*Excerpted data*:
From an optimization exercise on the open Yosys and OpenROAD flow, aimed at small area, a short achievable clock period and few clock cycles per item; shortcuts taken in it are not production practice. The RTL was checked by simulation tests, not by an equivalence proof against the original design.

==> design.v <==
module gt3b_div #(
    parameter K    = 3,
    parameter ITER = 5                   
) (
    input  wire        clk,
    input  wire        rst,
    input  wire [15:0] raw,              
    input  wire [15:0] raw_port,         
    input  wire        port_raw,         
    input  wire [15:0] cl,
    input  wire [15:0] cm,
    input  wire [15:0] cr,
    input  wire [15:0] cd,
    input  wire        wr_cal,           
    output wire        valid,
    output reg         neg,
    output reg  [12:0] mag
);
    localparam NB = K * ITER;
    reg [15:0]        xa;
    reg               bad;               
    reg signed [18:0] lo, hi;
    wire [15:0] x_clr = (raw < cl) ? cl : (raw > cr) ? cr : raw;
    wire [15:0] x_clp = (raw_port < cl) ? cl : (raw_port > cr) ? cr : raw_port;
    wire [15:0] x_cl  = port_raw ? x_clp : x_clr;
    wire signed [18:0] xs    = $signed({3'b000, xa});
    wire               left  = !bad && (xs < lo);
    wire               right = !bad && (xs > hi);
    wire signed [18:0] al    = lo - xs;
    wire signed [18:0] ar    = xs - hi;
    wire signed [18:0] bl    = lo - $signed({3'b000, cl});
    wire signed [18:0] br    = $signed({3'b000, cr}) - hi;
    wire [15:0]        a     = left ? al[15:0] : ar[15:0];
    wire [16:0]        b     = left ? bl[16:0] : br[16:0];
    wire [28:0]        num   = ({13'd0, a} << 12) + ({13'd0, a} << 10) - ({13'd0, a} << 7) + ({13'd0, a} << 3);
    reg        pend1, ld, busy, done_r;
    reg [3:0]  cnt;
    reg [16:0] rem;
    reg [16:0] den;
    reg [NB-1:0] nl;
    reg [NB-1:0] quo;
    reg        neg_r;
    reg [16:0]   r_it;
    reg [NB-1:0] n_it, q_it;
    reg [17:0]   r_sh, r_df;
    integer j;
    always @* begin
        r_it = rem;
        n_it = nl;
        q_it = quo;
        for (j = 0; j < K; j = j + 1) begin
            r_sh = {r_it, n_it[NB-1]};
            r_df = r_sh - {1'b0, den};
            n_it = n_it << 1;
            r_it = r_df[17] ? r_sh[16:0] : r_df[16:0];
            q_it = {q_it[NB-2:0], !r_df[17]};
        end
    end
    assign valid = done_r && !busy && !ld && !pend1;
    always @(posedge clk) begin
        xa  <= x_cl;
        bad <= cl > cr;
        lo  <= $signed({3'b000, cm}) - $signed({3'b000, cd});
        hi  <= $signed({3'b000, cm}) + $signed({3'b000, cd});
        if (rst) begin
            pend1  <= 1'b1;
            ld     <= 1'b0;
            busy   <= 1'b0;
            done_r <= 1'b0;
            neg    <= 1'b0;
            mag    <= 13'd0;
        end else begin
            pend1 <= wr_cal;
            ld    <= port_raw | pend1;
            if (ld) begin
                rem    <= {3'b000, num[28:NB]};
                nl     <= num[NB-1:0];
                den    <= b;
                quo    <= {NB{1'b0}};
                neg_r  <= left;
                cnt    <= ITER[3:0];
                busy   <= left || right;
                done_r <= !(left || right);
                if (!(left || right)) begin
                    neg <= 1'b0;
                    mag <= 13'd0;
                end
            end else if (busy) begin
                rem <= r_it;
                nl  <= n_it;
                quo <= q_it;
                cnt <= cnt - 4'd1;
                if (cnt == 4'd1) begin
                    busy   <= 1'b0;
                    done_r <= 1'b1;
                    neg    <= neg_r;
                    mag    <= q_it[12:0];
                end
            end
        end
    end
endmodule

*Instructions for the task*: Above are some records. Copy each of their lines that holds the string "signed".

*Task answer*:
    reg signed [18:0] lo, hi;
    wire signed [18:0] xs    = $signed({3'b000, xa});
    wire signed [18:0] al    = lo - xs;
    wire signed [18:0] ar    = xs - hi;
    wire signed [18:0] bl    = lo - $signed({3'b000, cl});
    wire signed [18:0] br    = $signed({3'b000, cr}) - hi;
        lo  <= $signed({3'b000, cm}) - $signed({3'b000, cd});
        hi  <= $signed({3'b000, cm}) + $signed({3'b000, cd});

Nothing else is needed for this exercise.